[Dataset records]
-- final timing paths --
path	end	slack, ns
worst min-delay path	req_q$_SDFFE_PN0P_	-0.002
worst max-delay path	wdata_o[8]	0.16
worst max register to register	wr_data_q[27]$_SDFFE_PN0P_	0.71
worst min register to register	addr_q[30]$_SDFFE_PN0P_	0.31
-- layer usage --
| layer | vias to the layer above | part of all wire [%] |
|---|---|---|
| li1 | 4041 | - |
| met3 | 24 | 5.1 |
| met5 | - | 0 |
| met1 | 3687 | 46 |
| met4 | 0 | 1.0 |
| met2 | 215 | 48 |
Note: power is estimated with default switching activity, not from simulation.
--- src/rtl/rr_grant_scheduler.sv ---
`default_nettype none
// ============================================================================
//  Module      : rr_grant_scheduler
//  Description : Eight-way round-robin scheduler for one shared resource.
//                It drives a registered one-hot grant and the encoded index of
//                that grant. An optional hold limit (MAX_HOLD) preempts a
//                requester that holds the grant too long.
//  Revision    : 1.0 - initial release
// ============================================================================
module rr_grant_scheduler #(
  parameter int MAX_HOLD = 8  // 0 disables preemption; legal range 0..255
) (
  input  logic       clk,
  input  logic       clear,     // asynchronous, active-low
  input  logic       en,
  input  logic [7:0] req,
  output logic [7:0] gnt,
  output logic [2:0] gnt_idx,
  output logic       gnt_valid,
  output logic       preempt
);

  // Hold count at which a still-requesting owner is preempted. The owner then
  // keeps the grant for exactly MAX_HOLD cycles.
  localparam logic       C_PREEMPT_EN = (MAX_HOLD != 0);
  localparam logic [7:0] C_HOLD_LAST  = (MAX_HOLD == 0) ? 8'd0 : 8'(MAX_HOLD - 1);
  localparam logic [7:0] C_HOLD_SAT   = 8'd255;

  typedef enum logic [0:0] {
    ST_IDLE  = 1'b0,
    ST_GRANT = 1'b1
  } state_t;

  state_t     r_state,    w_state_nxt;
  logic [2:0] r_ptr,      w_ptr_nxt;
  logic [7:0] r_hold_cnt, w_hold_nxt;
  logic [7:0] r_gnt,      w_gnt_nxt;
  logic [2:0] r_gnt_idx,  w_idx_nxt;
  logic       r_preempt,  w_preempt_nxt;

  // Arbiter signals
  logic [2:0]  w_start;
  logic [15:0] w_req2;
  logic [7:0]  w_rot;
  logic        w_found;
  logic [2:0]  w_off;
  logic [2:0]  w_win;

  // Grant-end conditions
  logic        w_cur_req;
  logic        w_release;
  logic        w_timeout;

  // Search start: the stored pointer while idle. At the end of a grant, the
  // slot after the current owner. This makes the preempted owner the last
  // candidate.
  always_comb begin
    w_start = (r_state == ST_GRANT) ? (r_gnt_idx + 3'd1) : r_ptr;
  end

  // Rotate the request vector so the search start sits at bit 0, then take
  // the lowest set bit and map it back to an absolute index (mod 8).
  always_comb begin
    w_req2  = {req, req};
    w_rot   = w_req2[w_start +: 8];
    w_found = 1'b0;
    w_off   = 3'd0;
    for (int k = 7; k >= 0; k--) begin
      if (w_rot[k]) begin
        w_found = 1'b1;
        w_off   = 3'(k);
      end
    end
    w_win = w_start + w_off;
  end

  // Release and timeout tests for the current owner
  always_comb begin
    w_cur_req = req[r_gnt_idx];
    w_release = ~w_cur_req;
    w_timeout = C_PREEMPT_EN && w_cur_req && (r_hold_cnt == C_HOLD_LAST);
  end

  // Next-state and next-output logic for the IDLE/GRANT controller
  always_comb begin
    w_state_nxt   = r_state;
    w_ptr_nxt     = r_ptr;
    w_hold_nxt    = r_hold_cnt;
    w_gnt_nxt     = r_gnt;
    w_idx_nxt     = r_gnt_idx;
    w_preempt_nxt = 1'b0;

    case (r_state)
      ST_IDLE: begin
        if (en && w_found) begin
          w_gnt_nxt   = 8'b1 << w_win;
          w_idx_nxt   = w_win;
          w_hold_nxt  = 8'd0;
          w_state_nxt = ST_GRANT;
        end
      end

      ST_GRANT: begin
        if (w_release || w_timeout) begin
          // End of grant: advance the pointer and re-arbitrate in the same
          // edge so a waiting requester gets the resource with no idle gap.
          w_ptr_nxt     = r_gnt_idx + 3'd1;
          w_preempt_nxt = w_timeout;
          w_hold_nxt    = 8'd0;
          if (en && w_found) begin
            w_gnt_nxt   = 8'b1 << w_win;
            w_idx_nxt   = w_win;
            w_state_nxt = ST_GRANT;
          end else begin
            w_gnt_nxt   = 8'd0;
            w_state_nxt = ST_IDLE;
          end
        end else if (r_hold_cnt != C_HOLD_SAT) begin
          w_hold_nxt = r_hold_cnt + 8'd1;
        end
      end

      default: begin
        w_gnt_nxt   = 8'd0;
        w_state_nxt = ST_IDLE;
      end
    endcase
  end

  // State and output registers. Clear acts asynchronously and can interrupt
  // a grant.
  always_ff @(posedge clk or negedge clear) begin
    if (!clear) begin
      r_state    <= ST_IDLE;
      r_ptr      <= 3'd0;
      r_hold_cnt <= 8'd0;
      r_gnt      <= 8'd0;
      r_gnt_idx  <= 3'd0;
      r_preempt  <= 1'b0;
    end else begin
      r_state    <= w_state_nxt;
      r_ptr      <= w_ptr_nxt;
      r_hold_cnt <= w_hold_nxt;
      r_gnt      <= w_gnt_nxt;
      r_gnt_idx  <= w_idx_nxt;
      r_preempt  <= w_preempt_nxt;
    end
  end

  assign gnt       = r_gnt;
  assign gnt_idx   = r_gnt_idx;
  assign gnt_valid = |r_gnt;
  assign preempt   = r_preempt;

endmodule
`default_nettype wire
$ cat src/rtl/systolic_feeder.sv
// Operand feeder for an N x N systolic array: skews accepted K-beats across lanes,
// then flushes 2N-2 zero beats. Optional activation offset enabled by FEEDER_INPUT_OFFSET_EN.
module systolic_feeder #(
   parameter int unsigned N            = 4,
   parameter int          INPUT_OFFSET = 128
) (
   input  logic           clk,
   input  logic           rst_n,
   input  logic           start,
   input  logic           s_valid,
   output logic           s_ready,
   input  logic           s_last,
   input  logic [N*8-1:0] s_act,
   input  logic [N*8-1:0] s_wgt,
   output logic [N*9-1:0] row_bus,
   output logic [N*8-1:0] col_bus,
   output logic           arr_valid,
   output logic           arr_clear,
   output logic           busy,
   output logic           done
);

   typedef enum logic [2:0] {StIdle, StClear, StStream, StFlush, StDone} state_e;

   localparam int unsigned CntW = $clog2(2 * N - 1);

   state_e            state_q, state_d;
   logic [CntW-1:0]   cnt_q, cnt_d;
   logic              arr_valid_q;
   logic              advance;
   logic              shift_zero;
   logic              clear_skew;

`ifdef FEEDER_INPUT_OFFSET_EN
   localparam logic signed [8:0] Offset9 = 9'(INPUT_OFFSET);
`else
   logic [31:0] unused_offset;
   assign unused_offset = 32'(INPUT_OFFSET);
`endif

   always_ff @(posedge clk) begin
      if (!rst_n) begin
         state_q     <= StIdle;
         cnt_q       <= '0;
         arr_valid_q <= 1'b0;
      end else begin
         state_q     <= state_d;
         cnt_q       <= cnt_d;
         arr_valid_q <= advance;
      end
   end

   always_comb begin
      state_d    = state_q;
      cnt_d      = cnt_q;
      advance    = 1'b0;
      shift_zero = 1'b0;
      clear_skew = 1'b0;
      unique case (state_q)
         StIdle: begin
            if (start) state_d = StClear;
         end
         StClear: begin
            clear_skew = 1'b1;
            state_d    = StStream;
         end
         StStream: begin
            if (s_valid) begin
               advance = 1'b1;
               if (s_last) begin
                  cnt_d   = CntW'(2 * N - 2);
                  state_d = StFlush;
               end
            end
         end
         StFlush: begin
            // The final FLUSH cycle presents the last zero beat without advancing.
            if (cnt_q != '0) begin
               advance    = 1'b1;
               shift_zero = 1'b1;
               cnt_d      = cnt_q - CntW'(1);
            end else begin
               state_d = StDone;
            end
         end
         StDone: begin
            state_d = StIdle;
         end
         default: begin
            state_d = StIdle;
         end
      endcase
   end

   assign s_ready   = (state_q == StStream);
   assign arr_clear = (state_q == StClear);
   assign busy      = (state_q != StIdle);
   assign done      = (state_q == StDone);
   assign arr_valid = arr_valid_q;

   // Lane i holds an (i+1)-deep shift chain, so its output lags lane 0 by i advances.
   for (genvar i = 0; i < N; i++) begin : g_lane
      logic signed [8:0] row_sr_q [i+1];
      logic        [7:0] col_sr_q [i+1];
      logic signed [8:0] act_ext;
      logic signed [8:0] row_in;
      logic        [7:0] col_in;

      assign act_ext = {s_act[8*i+7], s_act[8*i +: 8]};
`ifdef FEEDER_INPUT_OFFSET_EN
      assign row_in  = shift_zero ? 9'sd0 : act_ext + Offset9;
`else
      assign row_in  = shift_zero ? 9'sd0 : act_ext;
`endif
      assign col_in  = shift_zero ? 8'd0 : s_wgt[8*i +: 8];

      always_ff @(posedge clk) begin
         if (!rst_n || clear_skew) begin
            for (int j = 0; j <= i; j++) begin
               row_sr_q[j] <= '0;
               col_sr_q[j] <= '0;
            end
         end else if (advance) begin
            row_sr_q[0] <= row_in;
            col_sr_q[0] <= col_in;
            for (int j = 1; j <= i; j++) begin
               row_sr_q[j] <= row_sr_q[j-1];
               col_sr_q[j] <= col_sr_q[j-1];
            end
         end
      end

      assign row_bus[9*i +: 9] = row_sr_q[i];
      assign col_bus[8*i +: 8] = col_sr_q[i];
   end

endmodule

$ cat config.mk
export PLATFORM = sky130hd
export DESIGN_NAME = systolic_feeder
export DESIGN_NICKNAME = d
export VERILOG_FILES = /design/src/rtl/systolic_feeder.sv
export SDC_FILE = /design/constraint.sdc
export NUM_CORES = 1
export LEC_CHECK = 0
export CORE_MARGIN = 2
export CORE_UTILIZATION = 50
export CTS_CLUSTER_DIAMETER = 60
export CTS_CLUSTER_SIZE = 16
export DETAILED_ROUTE_END_ITERATION = 16
export GPL_TIMING_DRIVEN = 0
export PLACE_DENSITY = 0.78
export SLEW_MARGIN = 15
export SYNTH_ARGS = -nofsm -noshare
export SYNTH_HDL_FRONTEND = slang
export SYNTH_SLANG_ARGS = --single-unit
$ cat constraint.sdc
create_clock -name clk -period 9.5 [get_ports clk]
set_input_delay 1.425 -clock clk [delete_from_list [all_inputs] [get_ports clk]]
set_output_delay 1.425 -clock clk [all_outputs]
set_load 0.02 [all_outputs]
### Word-level counts from Yosys, hierarchy flattened

Memory sizes are Yosys's and may differ from the RTL's.
Index checks and enable logic that the tools add are counted.

* input port bits: 69
* memories: 8
* bits in writable memories: 170
* output and inout port bits: 73
* register bits after elaboration: 7

Memory list
* g_lane[3].row_sr_q: depth 4, width 9, rd ports 4, clocked after memory_dff 0, write ports 4, RTL line 103 `logic signed [8:0] row_sr_q [i+1];`
* g_lane[3].col_sr_q: depth 4, width 8, rd ports 4, clocked after memory_dff 0, write ports 4, RTL line 104 `logic [7:0] col_sr_q [i+1];`
* g_lane[2].row_sr_q: depth 3, width 9, rd ports 3, clocked after memory_dff 0, write ports 3, RTL line 103
* g_lane[2].col_sr_q: depth 3, width 8, rd ports 3, clocked after memory_dff 0, write ports 3, RTL line 104
* g_lane[1].row_sr_q: depth 2, width 9, rd ports 2, clocked after memory_dff 0, write ports 2, RTL line 103
* g_lane[1].col_sr_q: depth 2, width 8, rd ports 2, clocked after memory_dff 0, write ports 2, RTL line 104
* 2 more memories

* reduce and logical (&&, ||, !) cells: 10
* bitwise logic cells: 18
* equal/unequal tests: 9
* multiplexer cells: 49
* add/sub/neg operators: 1

Operators with widths (count)
* 2-to-1 mux 9 bit: 14
* 2-to-1 mux 8 bit: 14
* 2-to-1 mux 3 bit: 7
* bitwise OR 1 bit: 18
* case mux 3 bit (4 select lines): 1
* 2-to-1 mux 1 bit: 11
* OR reduction 9 bit: 1
* inequality test 2 bit (second input constant): 4
* AND reduction 4 bit: 2
* OR reduction 8 bit: 1
* == test 3 x 2 -> 1 bit (second input constant): 2
* case mux 3 bit (2 select lines): 1
* nonzero test 3 bit: 2
* == test 3 x 1 -> 1 bit (second input constant): 1
* == test 3 bit (second input constant): 1
* zero test 3 bit: 1
* subtractor 3 x 1 -> 3 bit (second input constant): 1
* inequality test 2 x 1 -> 1 bit (second input constant): 1
* case mux 1 bit (2 select lines): 1
* nonzero test 2 bit: 1
* zero test 1 bit: 1
* logical OR 1 bit: 1

### Depth between registers and ports, before layout

* word-level depth: 8
* depth in mapped cells: 7
* depth with buffers taken out: 5

### Worst setup path before layout

Ideal clock, no wire load.

* path type: input-to-reg
* start point: in rst_n
* end point: mem g_lane[0].col_sr_q[0][0], enable pin
* buffers on the path: 2
* cell stages on the path: 4
* library setup time: 0.548 ns
* setup slack: 3.368 ns
* arrival time: 5.584 ns
* cell sequence: nand2b_1 buf_4 buf_6 nand2b_1

* word-level cells in the longest chain between the ends: 6

Ends and longest elaborated chain
* start, declared: RTL line 8 `input logic rst_n,`
* zero test 1 bit *: RTL line 118 `if (!rst_n || clear_skew) begin`
* logical OR 1 bit *: RTL line 118
* 2-to-1 mux 1 bit: RTL line 118
* 2-to-1 mux 1 bit (not written as such): RTL line 125 `col_sr_q[0] <= col_in;`
* OR reduction 8 bit (no source line)
* 2-to-1 mux 1 bit (no source line) *
* end, declared: RTL line 104

Every way passes the cells marked *; elsewhere a longest branch is shown, timed or not.

### Final worst setup path

* start point: reg state_q[0]
* end point: out busy

* word-level cells in the longest chain between the ends: 1

Ends and longest elaborated chain
* start, declared: RTL line 27 `state_e state_q, state_d;`
* start signal, assigned: RTL line 43 `state_q <= StIdle;`
* start signal, assigned: RTL line 47 `state_q <= state_d;`
* nonzero test 3 bit: RTL line 97 `assign busy = (state_q != StIdle);`
* end, declared: RTL line 19 `output logic busy,`

Every way passes these cells.

==> impl_table.tex <==
\begin{tabular}{lr}
\hline
Metric & Value \\
\hline
\multicolumn{2}{l}{\textbf{Outcome}} \\
Status & finished, final reports clean \\
\multicolumn{2}{l}{\textbf{Setup path}} \\
Data arrival, critical path & 1840 ps \\
Critical path launch point type & flop \\
Worst reg-to-reg setup slack & 7000 ps \\
Number of buffers and inverters on the critical path & 2 \\
Crit path max-delay cell type & clkdlybuf4s50\_1 \\
Critical path's largest stage delay & 540 ps \\
R2R depth & 7 \\
Element type at the critical path end & output port \\
Maximum fanout encountered on the critical timing path & 10 \\
Cell breakdown of the critical path & buf\_4 -> or3\_1 -> clkdlybuf4s50\_1 \\
Gate family responsible for the most delay along the worst path & buffers and inverters \\
Worst r2r src & cnt\_q[0] \\
End of the worst register-to-register path & g\_lane[3].col\_sr\_q[1][2] \\
Critical path data required time & 8080 ps \\
Classification of the worst setup path & flop to output port \\
\multicolumn{2}{l}{\textbf{Synthesis}} \\
Count of synthesis-stage warnings from yosys & 0 \\
Cells after synthesis & 528 \\
Number of synthesized flops with an enable pin & 160 \\
Ys async rst share & 0\% \\
Netlist cell types & 31 \\
Post-synthesis net count & 599 \\
Commonest cells in the netlist & edfxtp\_1 (160), inv\_1 (100), nor3\_1 (98) \\
Leading cell types by total area after synthesis & edfxtp\_1 (69\%), nor3\_1 (7.1\%), and2\_1 (5.8\%), inv\_1 (5.4\%), buf\_4 (4.3\%) \\
Cell accounting for the most synthesized area & edfxtp\_1 \\
Share of Yosys cell area claimed by the top area cell type & 69.4\% \\
Top flip-flop cell by instance count after synthesis & edfxtp\_1 \\
Post-Synthesis Mean Instance Area & 13.1 um2 \\
Cell area after technology mapping & 6930 um2 \\
Share of the yosys chip area belonging to registers & 71.4\% \\
Top-count cell post-synth & edfxtp\_1 \\
Number of storage elements in the synthesis netlist & 167 \\
\multicolumn{2}{l}{\textbf{Route}} \\
DR WL/cell & 14.0 um \\
Initial drt markers & 323 \\
Number of design rule violations left after detail routing & 0 \\
Number of vias in the routed layout & 4209 \\
Uppermost routed layer & met4 \\
DRT Wirelength & 12300 um \\
Via/cell ratio & 4.77 \\
First-pass iteration count of the detailed router & 4 \\
Detailed route wirelength on metal2 & 6430 um \\
WL met3 & 698 um \\
Met1 layer wirelength in the final routing & 4970 um \\
Routed Antenna Nets & 0 \\
\multicolumn{2}{l}{\textbf{Layout}} \\
Number of filler instances in the final layout & 957 \\
Share of final-layout standard cells stronger than drive strength 1 & 13.5\% \\
Number of nets in the layout & 761 \\
Area delta synth->final & 33.6\% \\
Number of antenna repair diodes & 0 \\
\multicolumn{2}{l}{\textbf{Power}} \\
Internal & 1.48 mW \\
Power, Total & 1.91 mW \\
Comb power frac & 14.2\% \\
Cell leakage power & 3.55 nW \\
Worst IR Drop VDD & 0.119 mV \\
Switch share & 22.6\% \\
Sequential Power Share & 47.8\% \\
Power share of the clock group & 38.0\% \\
Total power divided by cell area & 207 nW/um2 \\
Switching component of the power & 431 uW \\
\multicolumn{2}{l}{\textbf{Clocking}} \\
Clk Tree Root Cell & clkbuf\_16 \\
Clock tree from TritonCTS & done \\
H-tree depth reported by CTS & 4 \\
CTS resizes & 0 \\
Count of buffers added by post-CTS timing repair for setup & 0 \\
CTS Buf Count & 17 \\
Clock slew at the register clock pins of the worst setup and hold paths & 60 ps \\
Largest buffer count on any clock path & 2 \\
Source-to-sink clock delay at the later pin of the worst-skew pair & 420 ps \\
CTS Hold Bufs & 0 \\
Clock tree sinks & 167 \\
\multicolumn{2}{l}{\textbf{GRT}} \\
Initial antenna violation count & 0 \\
Pin count of the biggest net entering global routing & 59 \\
Vias in the first global route & 4051 \\
Wire length of the first global-routing pass & 19400 um \\
GR Util All Layers & 17.4\% \\
Overall overflow remaining after global route & 0 \\
\multicolumn{2}{l}{\textbf{Die}} \\
Die span in y & 122 um \\
Total core area & 13700 um2 \\
Die outline area & 14800 um2 \\
Ports placed on the boundary & 142 \\
Starting utilization of the core area & 50.5\% \\
Width of the chip & 122 um \\
Number of placement rows & 43 \\
\multicolumn{2}{l}{\textbf{Timing}} \\
Slew Limit Headroom & 53.4\% \\
Post-Route Skew & 5.96 ps \\
Setup repair after global routing missed its margin & false \\
Worst slew pin tran & 699 ps \\
Max frequency & 0.306 GHz \\
\# setup viols final & 0 \\
Pins over their slew limit & 0 \\
Tightest hold margin & 502 ps \\
Final-report hold violation count & 0 \\
Final worst path period need & 3270 ps \\
Final sum of negative setup slack & 0 ps \\
Share of the clock period used by the worst path after layout & 34.4\% \\
\multicolumn{2}{l}{\textbf{Placement}} \\
HPWL reported at the end of detailed placement & 8310 um \\
GPL Wtd Cong & 0.768 \\
PortBufs & 141 \\
\multicolumn{2}{l}{\textbf{Worst hold path}} \\
Count of cells along the worst hold path & 2 \\
Hold\_sp & cnt\_q[0] \\
End point of the worst hold path & cnt\_q[0] \\
Type of the tightest min-delay check & flop to flop \\
\multicolumn{2}{l}{\textbf{Run}} \\
Max-Cap Viols & 0 \\
\hline
\end{tabular}
[kinds of logic (layout without fill, tap and decap cells)]
| logic type | after synthesis | after routing | synth area share (%) |
|---|---|---|---|
| adder cells (fa/ha/maj) | 2 | 2 | 0.361 |
| multiplexers | 1 | 1 | 0.145 |
| AND/OR/NAND/NOR | 181 | 181 | 14.8 |
| buffers and inverters | 166 | 341 | 12.0 |
| AO/OA/AOI/OAI | 11 | 11 | 1.28 |
| flip-flops | 167 | 167 | 71.4 |
[layer usage]
metal	global-route usage, %	vias up
met5	0	-
li1	-	2059
met1	20.6	2003
met2	30.0	127
met3	4.92	20
met4	6.97	0
[through the flow]
step	setup WS, ps	util (%)	instance area [um2]	std cells
finish	6230	67.5	9250	883
CTS	6210	67.5	9250	883
global route	6150	67.5	9250	883
floorplan	3370	-	6930	528
global placement	1580	62.4	8560	849
detailed placement	5800	62.9	8630	851
[flip-flops by register name, summed over array words and instances (netlist names)]
signal	flops
arr_valid	1
cnt_q	3
g_lane.col_sr_q	80
g_lane.row_sr_q	80
state_q	3
[how the worst max path moves through the flow]
| stage | from | end | slack [ps] | cells past startpoint |
|---|---|---|---|---|
| 3_3_place_gp | rst_n | g_lane[0].col_sr_q[0][1] | 1580 | 5 |
| 3_5_place_dp | s_valid | g_lane[3].col_sr_q[0][0] | 5800 | 5 |
| 2_1_floorplan | rst_n | g_lane[0].col_sr_q[0][0] | 3370 | 4 |
| 6_report | state_q[0] | busy | 6230 | 3 |
| 5_1_grt | state_q[0] | busy | 6150 | 3 |
| 4_1_cts | state_q[0] | busy | 6210 | 3 |
[cell usage in the layout (no fill, tap or decap), types with 2 or more instances in the layout]
cell and instances:
edfxtp_1 160, o21ai_0 2, buf_4 40, and2_1 64, buf_16 2, clkdlybuf4s50_1 141
nand3b_1 3, buf_2 7, nand4_1 2, dfxtp_1 7, buf_6 6, or3_1 2
nor3_1 98, clkbuf_2 6, ha_1 2, a21oi_1 3, clkbuf_8 3, clkinv_2 2
nor2_1 2, clkbuf_1 11, inv_1 100, clkbuf_16 17, bufinv_16 4, nand2b_1 3
[cell type report]
class,instances,area (um2),area share [%]
Clock inverter,8,146,1.58
Buffer,66,459,4.96
Clock buffer,24,482,5.21
Multi-Input combinational cell,195,1150,12.5
Tap cell,180,225,2.43
Sequential cell,167,4940,53.4
Inverter,100,375,4.06
Timing Repair Buffer,143,1470,15.8
[worst reg2reg max path, delay by kind of cell, from the launching register on]
family / cells / cell delay (ps)
compound gates: 1 / 190
fa+ha+maj: 1 / 240
buf+inv: 3 / 650
flops: 1 / 320
simple gates: 2 / 730
[power groups by stage]
stage	clock network [mW]	registers, mW	logic (mW)
2_1_floorplan	0	0.957	0.129
3_3_place_gp	0	0.945	0.256
3_5_place_dp	0	0.929	0.271
4_1_cts	0.732	0.915	0.273
5_1_grt	0.765	0.922	0.292
6_report	0.726	0.914	0.271
Note: power is estimated with default switching activity, not from simulation.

● Exercise requirements:
Look through the entries above and report each line where the string "bitwise" occurs.

● Task response:
* bitwise logic cells: 18
* bitwise OR 1 bit: 18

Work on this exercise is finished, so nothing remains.